Battery charging is the critical point of a hybrid vehicle. When using an on-board generator, charging can be guaranteed anywhere, regardless of the availability of an external energy source. Of course, this solution is not the best environmentally (polluting emissions and noisances), nor the most economical (cost and maintenance of engine exhaust after-treatment systems and fuel costs). If the vehicle is captive, it is advisable to favour recharging in a dedicated area by catenary, third rail or high power socket. It is this same logic that guides us to propose solutions if possible without a diesel engine, or at least, with a small diesel engine, with most of the power coming from the battery.

Safety

A lithium energy storage system consists of a set of cells assembled in series and in parallel and an associated electronic control system (BMS).

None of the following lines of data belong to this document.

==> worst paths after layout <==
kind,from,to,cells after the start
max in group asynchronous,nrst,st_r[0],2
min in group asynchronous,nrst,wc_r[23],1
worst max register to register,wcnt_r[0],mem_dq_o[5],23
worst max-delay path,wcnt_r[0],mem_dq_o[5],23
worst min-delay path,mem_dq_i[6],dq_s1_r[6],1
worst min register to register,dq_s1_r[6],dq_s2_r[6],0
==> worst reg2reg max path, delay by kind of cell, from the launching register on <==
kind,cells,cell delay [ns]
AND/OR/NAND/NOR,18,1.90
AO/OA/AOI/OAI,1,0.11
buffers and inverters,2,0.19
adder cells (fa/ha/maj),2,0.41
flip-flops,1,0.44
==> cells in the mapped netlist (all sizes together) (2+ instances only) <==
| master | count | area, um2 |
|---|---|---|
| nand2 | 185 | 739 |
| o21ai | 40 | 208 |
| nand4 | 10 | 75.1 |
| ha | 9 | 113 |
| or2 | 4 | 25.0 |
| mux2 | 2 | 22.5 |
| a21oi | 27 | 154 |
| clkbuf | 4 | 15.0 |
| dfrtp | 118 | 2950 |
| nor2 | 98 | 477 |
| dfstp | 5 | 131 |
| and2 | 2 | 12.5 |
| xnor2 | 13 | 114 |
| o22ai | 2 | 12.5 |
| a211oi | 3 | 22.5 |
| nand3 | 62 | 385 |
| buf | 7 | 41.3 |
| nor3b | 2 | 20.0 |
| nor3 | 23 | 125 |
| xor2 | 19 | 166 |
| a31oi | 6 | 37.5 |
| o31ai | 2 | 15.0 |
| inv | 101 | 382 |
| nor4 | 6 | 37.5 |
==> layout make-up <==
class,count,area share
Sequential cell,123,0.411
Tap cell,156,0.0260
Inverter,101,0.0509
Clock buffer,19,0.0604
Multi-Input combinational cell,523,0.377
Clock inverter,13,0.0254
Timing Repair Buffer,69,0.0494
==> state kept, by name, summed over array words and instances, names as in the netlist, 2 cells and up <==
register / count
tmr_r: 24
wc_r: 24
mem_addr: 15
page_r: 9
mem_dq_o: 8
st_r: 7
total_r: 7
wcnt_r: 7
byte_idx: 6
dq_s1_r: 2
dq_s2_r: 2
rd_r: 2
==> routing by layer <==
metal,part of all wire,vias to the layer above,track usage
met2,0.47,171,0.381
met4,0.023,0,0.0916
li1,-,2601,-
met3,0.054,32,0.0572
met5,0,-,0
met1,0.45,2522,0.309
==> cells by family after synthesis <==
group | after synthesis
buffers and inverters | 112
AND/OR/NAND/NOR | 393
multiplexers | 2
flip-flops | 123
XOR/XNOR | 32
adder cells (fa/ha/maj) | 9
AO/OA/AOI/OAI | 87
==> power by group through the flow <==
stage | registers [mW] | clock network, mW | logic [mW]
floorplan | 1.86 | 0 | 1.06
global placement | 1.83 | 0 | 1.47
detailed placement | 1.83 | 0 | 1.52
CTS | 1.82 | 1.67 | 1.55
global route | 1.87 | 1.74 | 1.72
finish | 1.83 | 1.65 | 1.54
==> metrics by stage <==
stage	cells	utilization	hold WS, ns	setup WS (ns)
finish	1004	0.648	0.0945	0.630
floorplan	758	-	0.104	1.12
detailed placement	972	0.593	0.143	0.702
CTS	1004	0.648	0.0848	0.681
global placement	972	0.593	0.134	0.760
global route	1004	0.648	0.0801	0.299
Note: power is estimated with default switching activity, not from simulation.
==> config.mk <==
export PLATFORM = sky130hd
export DESIGN_NAME = rltco_top
export DESIGN_NICKNAME = d
export VERILOG_FILES = /design/src/verilog/rltco_pkg.sv /design/src/verilog/rltco_top.sv
export VERILOG_INCLUDE_DIRS = /design/src /design/src/verilog
export SDC_FILE = /design/constraint.sdc
export NUM_CORES = 1
export LEC_CHECK = 0
export ABC_CLOCK_PERIOD_IN_PS = 7600
export BUFFER_PORTS_ARGS = -buffer_cell sky130_fd_sc_hd__buf_4
export CELL_PAD_IN_SITES_DETAIL_PLACEMENT = 1
export CELL_PAD_IN_SITES_GLOBAL_PLACEMENT = 1
export CORE_MARGIN = 2
export CORE_UTILIZATION = 40
export DETAILED_ROUTE_END_ITERATION = 6
export PLACE_DENSITY = 0.7
export SYNTH_ARGS = -nofsm -noshare
export SYNTH_HDL_FRONTEND = slang
export SYNTH_SLANG_ARGS = --single-unit
==> constraint.sdc <==
create_clock -name ref_clk_i -period 7.6 [get_ports ref_clk_i]
set_clock_uncertainty 0.15 [all_clocks]
set_input_delay 0.76 -clock ref_clk_i [delete_from_list [all_inputs] [get_ports ref_clk_i]]
set_output_delay 0.76 -clock ref_clk_i [all_outputs]
set_load 0.1 [all_outputs]
==> src/verilog/rltco_cfg.svh <==
`ifndef RLTCO_CFG_SVH
`define RLTCO_CFG_SVH
// ----------------------------------------
// register offsets
// ----------------------------------------
`define RLTCO_OFS_CTRL 3'h0
`define RLTCO_OFS_MODE 3'h1
`define RLTCO_OFS_CNTL 3'h2
`define RLTCO_OFS_CNTH 3'h3
`define RLTCO_OFS_RELL 3'h4
`define RLTCO_OFS_RELH 3'h5
// ----------------------------------------
// control bits
// ----------------------------------------
`define RLTCO_B_OVF 7
`define RLTCO_B_EXF 6
`define RLTCO_B_RXS 5
`define RLTCO_B_TXS 4
`define RLTCO_B_EXEN 3
`define RLTCO_B_RUN 2
`define RLTCO_B_CNT 1
`define RLTCO_B_CAP 0
`define RLTCO_B_OE 1
`define RLTCO_B_UDEN 0
// ----------------------------------------
// reset values and timing
// ----------------------------------------
`define RLTCO_CTRL_RST 8'h00
`define RLTCO_MODE_RST 2'h0
`define RLTCO_WORD_RST 16'h0000
`define RLTCO_WORD_TOP 16'hFFFF
`define RLTCO_OSC_DIV 12
`endif

==> src/verilog/rltco_pkg.sv <==
package rltco_pkg;
    typedef enum logic [1:0] {
        RLTCO_RELOAD = 2'b00,
        RLTCO_CAPTURE = 2'b01,
        RLTCO_BAUD = 2'b10
    } rltco_mode_t;
endpackage

==> src/verilog/rltco_top.sv <==
// Strobed register access and the placing of the registers were decided locally.
`timescale 1ns/1ns
`default_nettype none
`include "rltco_cfg.svh"
// Contract
// RQ1 - count is two cascaded bytes
// RQ2 - source is clock/12 or pin edges
// RQ3 - count only while run is set
// RQ4 - capture, reload and baud modes
// RQ5 - up/down enable takes direction from pin
// RQ6 - up overflow at FFFF sets flag
// RQ7 - up overflow loads reload pair
// RQ8 - down underflow when count equals reload
// RQ9 - underflow sets flag, loads FFFF
// RQ10 - external flag toggles, no interrupt
// RQ11 - clock-out counts at half clock
// RQ12 - clock-out reloads at each overflow
// RQ13 - clock-out overflows raise no interrupt
// RQ14 - pin clock is clk/(4*(65536-reload))
// RQ15 - software orders clock-out setup
// RQ16 - baud and clock-out share reload
// RQ17 - flag set only if serial selects clear
// RQ18 - serial select forces reload mode
// RQ19 - trigger edge sets external flag; the code sets it only while both serial selects are clear and up/down is off
// RQ20 - output enable turns pin into output
// RQ21 - capture copies count into reload
// RQ22 - pin synchronised, falling edge counts
module rltco_top #(
    parameter int OSC_DIV = `RLTCO_OSC_DIV
) (
    input wire logic ref_clk_i,
    input wire logic arst_n_i,
    input wire logic [2:0] reg_addr_i,
    input wire logic [7:0] reg_wdata_i,
    input wire logic reg_wr_i,
    input wire logic reg_rd_i,
    output logic [7:0] reg_rdata_o,
    input wire logic count_clock_pin_i,
    output logic count_clock_pin_o,
    output logic count_clock_pin_oe_o,
    input wire logic direction_trigger_input_i,
    output logic irq_o,
    output logic baud_tick_o
);

// ----------------------------------------
// register state
// ----------------------------------------
logic [7:0] ctrl_q, rdata_q;
logic [1:0] mode_q;
logic [7:0] count_low_byte_q, count_high_byte_q;
logic [7:0] reload_low_byte_q, reload_high_byte_q;
logic baud_q, clk_out_q;

function automatic logic wr_hit(
    input logic we,
    input logic [2:0] a,
    input logic [2:0] ofs
);
    wr_hit = we && (a == ofs);
endfunction

logic wr_ctrl, wr_mode, wr_cntl, wr_cnth, wr_rell, wr_relh;
assign wr_ctrl = wr_hit(reg_wr_i, reg_addr_i, `RLTCO_OFS_CTRL);
assign wr_mode = wr_hit(reg_wr_i, reg_addr_i, `RLTCO_OFS_MODE);
assign wr_cntl = wr_hit(reg_wr_i, reg_addr_i, `RLTCO_OFS_CNTL);
assign wr_cnth = wr_hit(reg_wr_i, reg_addr_i, `RLTCO_OFS_CNTH);
assign wr_rell = wr_hit(reg_wr_i, reg_addr_i, `RLTCO_OFS_RELL);
assign wr_relh = wr_hit(reg_wr_i, reg_addr_i, `RLTCO_OFS_RELH);

logic overflow_flag, external_flag, serial_sel, external_trigger_enable;
logic run_control, counter_not_timer_select, capture_not_reload_select;
logic clock_output_enable, up_down_enable;
assign overflow_flag = ctrl_q[`RLTCO_B_OVF];
assign external_flag = ctrl_q[`RLTCO_B_EXF];
assign serial_sel = ctrl_q[`RLTCO_B_RXS] | ctrl_q[`RLTCO_B_TXS];
assign external_trigger_enable = ctrl_q[`RLTCO_B_EXEN];
assign run_control = ctrl_q[`RLTCO_B_RUN];
assign counter_not_timer_select = ctrl_q[`RLTCO_B_CNT];
assign capture_not_reload_select = ctrl_q[`RLTCO_B_CAP];
assign clock_output_enable = mode_q[`RLTCO_B_OE];
assign up_down_enable = mode_q[`RLTCO_B_UDEN];

logic [15:0] cnt, reload;
assign cnt = {count_high_byte_q, count_low_byte_q};
assign reload = {reload_high_byte_q, reload_low_byte_q};

// ----------------------------------------
// pin synchronisers
// ----------------------------------------
logic pin_s1_q, pin_s2_q, pin_s3_q, dir_s1_q, dir_s2_q, dir_s3_q;
always_ff @(posedge ref_clk_i or negedge arst_n_i) begin
    if (!arst_n_i) begin
        {pin_s3_q, pin_s2_q, pin_s1_q} <= 3'h7;
        {dir_s3_q, dir_s2_q, dir_s1_q} <= 3'h7;
    end else begin
        {pin_s3_q, pin_s2_q, pin_s1_q} <= {pin_s2_q, pin_s1_q,
            count_clock_pin_i};
        {dir_s3_q, dir_s2_q, dir_s1_q} <= {dir_s2_q, dir_s1_q,
            direction_trigger_input_i};
    end
end

logic pin_fall, dir_fall;
assign pin_fall = pin_s3_q && !pin_s2_q; // RQ22
assign dir_fall = dir_s3_q && !dir_s2_q;

// ----------------------------------------
// prescalers
// ----------------------------------------
logic [3:0] div_q;
logic half_q, div_tick;
assign div_tick = (div_q == 4'(OSC_DIV - 1));
always_ff @(posedge ref_clk_i or negedge arst_n_i) begin
    if (!arst_n_i) begin
        div_q <= 4'h0;
        half_q <= 1'b0;
    end else begin
        div_q <= div_tick ? 4'h0 : div_q + 4'h1;
        half_q <= !half_q;
    end
end

// ----------------------------------------
// mode and count events
// ----------------------------------------
rltco_pkg::rltco_mode_t mode;
always_comb begin
    if (serial_sel) begin
        mode = rltco_pkg::RLTCO_BAUD; // RQ18
    end else if (capture_not_reload_select) begin
        mode = rltco_pkg::RLTCO_CAPTURE; // RQ4
    end else begin
        mode = rltco_pkg::RLTCO_RELOAD;
    end
end

logic fast_src, src_ev, tick;
// in timer mode, clock-out and baud run from the half-rate clock, else clock/12
assign fast_src = clock_output_enable || serial_sel;
always_comb begin
    if (counter_not_timer_select) begin
        src_ev = pin_fall; // RQ2
    end else if (fast_src) begin
        src_ev = half_q; // RQ11
    end else begin
        src_ev = div_tick; // RQ2
    end
end
assign tick = run_control && src_ev; // RQ3

logic updn, down, ovf, trig;
assign updn = up_down_enable && (mode == rltco_pkg::RLTCO_RELOAD);
assign down = updn && !dir_s2_q; // RQ5
always_comb begin
    if (down) begin
        ovf = tick && (cnt == reload); // RQ8
    end else begin
        ovf = tick && (cnt == `RLTCO_WORD_TOP); // RQ6
    end
end
// in up/down mode the trigger pin is the direction, not a trigger
assign trig = external_trigger_enable && !serial_sel && !updn
    && dir_fall;

// ----------------------------------------
// count registers
// ----------------------------------------
logic [15:0] cnt_d;
always_comb begin
    cnt_d = cnt;
    if (ovf) begin
        case (mode)
            rltco_pkg::RLTCO_CAPTURE: cnt_d = `RLTCO_WORD_RST;
            rltco_pkg::RLTCO_RELOAD: begin
                cnt_d = down ? `RLTCO_WORD_TOP : reload; // RQ7 RQ9
            end
            rltco_pkg::RLTCO_BAUD: cnt_d = reload; // RQ12 RQ16
            default: cnt_d = reload;
        endcase
    end else if (tick) begin
        cnt_d = down ? cnt - 16'h0001 : cnt + 16'h0001; // RQ1
    end
    if (trig && mode == rltco_pkg::RLTCO_RELOAD) begin
        cnt_d = reload;
    end
end

// software writes win over counting
always_ff @(posedge ref_clk_i or negedge arst_n_i) begin
    if (!arst_n_i) begin
        count_low_byte_q <= 8'h00;
        count_high_byte_q <= 8'h00;
    end else begin
        count_low_byte_q <= wr_cntl ? reg_wdata_i : cnt_d[7:0];
        count_high_byte_q <= wr_cnth ? reg_wdata_i : cnt_d[15:8];
    end
end

// ----------------------------------------
// reload / capture registers
// ----------------------------------------
logic cap_ev;
assign cap_ev = trig && (mode == rltco_pkg::RLTCO_CAPTURE);
always_ff @(posedge ref_clk_i or negedge arst_n_i) begin
    if (!arst_n_i) begin
        reload_low_byte_q <= 8'h00;
        reload_high_byte_q <= 8'h00;
    end else begin
        if (wr_rell) begin
            reload_low_byte_q <= reg_wdata_i;
        end else if (cap_ev) begin
            reload_low_byte_q <= count_low_byte_q; // RQ21
        end
        if (wr_relh) begin
            reload_high_byte_q <= reg_wdata_i;
        end else if (cap_ev) begin
            reload_high_byte_q <= count_high_byte_q; // RQ21
        end
    end
end

// ----------------------------------------
// control and mode registers
// ----------------------------------------
logic ovf_set, exf_set, exf_tgl, exf_base, tf_base;
assign ovf_set = ovf && !serial_sel && !clock_output_enable; // RQ17 RQ13
assign exf_set = trig; // RQ19
assign exf_tgl = ovf && updn; // RQ10
assign exf_base = wr_ctrl ? reg_wdata_i[`RLTCO_B_EXF] : external_flag;
assign tf_base = wr_ctrl ? reg_wdata_i[`RLTCO_B_OVF] : overflow_flag;

// hardware set wins over a software clear in the same cycle
always_ff @(posedge ref_clk_i or negedge arst_n_i) begin
    if (!arst_n_i) begin
        ctrl_q <= `RLTCO_CTRL_RST;
    end else begin
        if (wr_ctrl) begin
            ctrl_q[5:0] <= reg_wdata_i[5:0];
        end
        ctrl_q[`RLTCO_B_OVF] <= tf_base || ovf_set; // RQ6 RQ17
        ctrl_q[`RLTCO_B_EXF] <= exf_set || (exf_base ^ exf_tgl);
    end
end

always_ff @(posedge ref_clk_i or negedge arst_n_i) begin
    if (!arst_n_i) begin
        mode_q <= `RLTCO_MODE_RST;
    end else if (wr_mode) begin
        mode_q <= reg_wdata_i[1:0];
    end
end

// ----------------------------------------
// clock output and serial tick
// ----------------------------------------
always_ff @(posedge ref_clk_i or negedge arst_n_i) begin
    if (!arst_n_i) begin
        clk_out_q <= 1'b0;
        baud_q <= 1'b0;
    end else begin
        // one toggle per overflow gives half the overflow rate
        if (ovf && clock_output_enable) begin
            clk_out_q <= !clk_out_q; // RQ14
        end
        baud_q <= ovf && serial_sel; // RQ16
    end
end

assign count_clock_pin_o = clk_out_q;
assign count_clock_pin_oe_o = clock_output_enable; // RQ20
assign baud_tick_o = baud_q;
// external flag does not interrupt in up/down mode
assign irq_o = overflow_flag || (external_flag && !up_down_enable);

// ----------------------------------------
// read port
// ----------------------------------------
always_ff @(posedge ref_clk_i or negedge arst_n_i) begin
    if (!arst_n_i) begin
        rdata_q <= 8'h00;
    end else if (reg_rd_i) begin
        case (reg_addr_i)
            `RLTCO_OFS_CTRL: rdata_q <= ctrl_q;
            `RLTCO_OFS_MODE: rdata_q <= {6'h00, mode_q};
            `RLTCO_OFS_CNTL: rdata_q <= count_low_byte_q;
            `RLTCO_OFS_CNTH: rdata_q <= count_high_byte_q;
            `RLTCO_OFS_RELL: rdata_q <= reload_low_byte_q;
            `RLTCO_OFS_RELH: rdata_q <= reload_high_byte_q;
            default: rdata_q <= 8'h00;
        endcase
    end else begin
        rdata_q <= 8'h00;
    end
end
assign reg_rdata_o = rdata_q;

logic no_cnt_wr;
assign no_cnt_wr = !wr_cntl && !wr_cnth;
endmodule
`default_nettype wire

We favour solutions with a high level of safety both in the mechanical design of the battery packs and in the electronic part. The cells are placed either in modules or in hermetically sealed strings with liquid cooling. On the electronics side, we can offer BMS solutions meeting the ASIL-B or ASIL-C levels of ISO 26262 (SIL-2 equivalent of IEC 61508).

Tunnel applications

To enable use in closed environments, we work with battery solutions that limit, by design, the risk of fire in the event of a cell thermal runaway. We can propose solutions that guarantee that the fire will not spread to neighbouring cells, thus limiting the gas release to a few litres that can be easily channelled into an area without personnel. If the constraint is the risk of impact or crushing, we propose solutions with a very high level of mechanical protection.

Lifetime

The lifetime of a battery pack depends on the electrochemistry of the cells and the number of discharge cycles. In applications with one charge per day after 80% of depth of discharge, we can maintain an available energy level of about 80% of the initial energy after about 8 years with NMC technology and more than 12 years with LTO. These times vary depending on the depth of discharge for each cycle, the cells temperature and the charge and discharge currents. It is therefore necessary to define the vehicle's operating cycle to calibrate the amount of energy embedded and the charging strategy. To guarantee an optimal temperature, our batteries are equipped with thermal management systems with dedicated chiller. The electronic system (BMS) is used to indicate the cells charge level, cells temperature and battery health and to adapt the charging strategy if necessary. Our modular design allows strings to be added after commissioning by fitting into a dedicated space reserved.